I keep coming back to this photo essay by Jonas Bendiksen. I may have linked to it before, but Magnum appears to have upgraded its shitty website into something actually usable since then. These are photographs from the border area between Russia and Kazakhstan, where space debris from Russia’s Baikonur launch site rains down, sometimes in populated areas. The first photograph is simply perfect, too perfect: it doesn’t look real, it looks like a collage. Here is the image caption: “Villagers collecting scrap from a crashed spacecraft, surrounded by thousands of white butterflies. Environmentalists fear for the region’s future due to the toxic rocket fuel.” In the second image, a young boy looks eagerly up at the sky: he is looking for falling stars, or, alternatively, rocket debris that can be sold as scrap metal.
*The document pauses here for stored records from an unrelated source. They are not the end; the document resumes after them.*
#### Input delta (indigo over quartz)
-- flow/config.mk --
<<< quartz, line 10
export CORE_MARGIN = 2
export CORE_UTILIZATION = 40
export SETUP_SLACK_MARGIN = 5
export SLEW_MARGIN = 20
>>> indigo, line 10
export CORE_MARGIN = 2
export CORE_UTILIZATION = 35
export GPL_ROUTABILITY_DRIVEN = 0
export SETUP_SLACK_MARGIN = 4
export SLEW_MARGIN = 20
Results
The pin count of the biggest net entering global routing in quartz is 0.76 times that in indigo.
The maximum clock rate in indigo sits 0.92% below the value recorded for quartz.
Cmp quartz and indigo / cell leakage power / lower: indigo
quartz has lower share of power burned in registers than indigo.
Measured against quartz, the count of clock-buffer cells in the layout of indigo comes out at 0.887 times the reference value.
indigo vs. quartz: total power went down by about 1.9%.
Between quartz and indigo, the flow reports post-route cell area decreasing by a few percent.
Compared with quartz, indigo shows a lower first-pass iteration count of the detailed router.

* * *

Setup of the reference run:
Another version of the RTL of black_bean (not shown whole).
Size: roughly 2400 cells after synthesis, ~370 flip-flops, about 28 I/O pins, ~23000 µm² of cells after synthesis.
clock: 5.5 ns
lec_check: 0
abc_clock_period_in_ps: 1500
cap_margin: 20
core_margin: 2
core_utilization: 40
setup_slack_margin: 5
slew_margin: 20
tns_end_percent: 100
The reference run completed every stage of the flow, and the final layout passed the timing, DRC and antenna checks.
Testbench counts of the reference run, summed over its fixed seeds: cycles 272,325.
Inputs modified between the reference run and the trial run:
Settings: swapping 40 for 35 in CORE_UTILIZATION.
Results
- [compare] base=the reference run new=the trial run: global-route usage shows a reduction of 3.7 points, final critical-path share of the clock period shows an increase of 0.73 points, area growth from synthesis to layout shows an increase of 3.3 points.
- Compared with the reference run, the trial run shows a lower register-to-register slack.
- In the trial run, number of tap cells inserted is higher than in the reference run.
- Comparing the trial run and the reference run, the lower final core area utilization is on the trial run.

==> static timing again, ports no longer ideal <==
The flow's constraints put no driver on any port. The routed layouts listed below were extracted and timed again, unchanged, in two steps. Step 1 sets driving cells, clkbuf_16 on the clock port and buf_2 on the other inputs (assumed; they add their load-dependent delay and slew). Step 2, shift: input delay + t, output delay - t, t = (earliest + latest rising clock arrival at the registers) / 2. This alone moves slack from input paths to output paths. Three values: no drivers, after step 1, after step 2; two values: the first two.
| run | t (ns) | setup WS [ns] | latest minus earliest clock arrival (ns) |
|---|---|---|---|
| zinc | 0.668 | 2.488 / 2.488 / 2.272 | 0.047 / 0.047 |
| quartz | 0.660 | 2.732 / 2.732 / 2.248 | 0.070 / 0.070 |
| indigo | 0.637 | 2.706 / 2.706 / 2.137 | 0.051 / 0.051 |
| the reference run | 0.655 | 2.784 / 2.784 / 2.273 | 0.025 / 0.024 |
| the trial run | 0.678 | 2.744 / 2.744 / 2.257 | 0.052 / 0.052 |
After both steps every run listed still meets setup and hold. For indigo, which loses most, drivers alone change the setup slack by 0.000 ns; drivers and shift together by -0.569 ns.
The third: “A farmer taking an evening stroll past the wreck of a Soyuz spacecraft. In this agricultural village, rockets routinely fall into people’s back yards.” And finally, the fourth: dead cows, possibly killed by toxic rocket fuel in the soil. Who needs staged photography when reality can be as wonderful and as sad as this?
Sadly, the book these pictures are from, Satellites, is one of the many photobooks that are out of print and only available for outrageous prices in the secondhand market.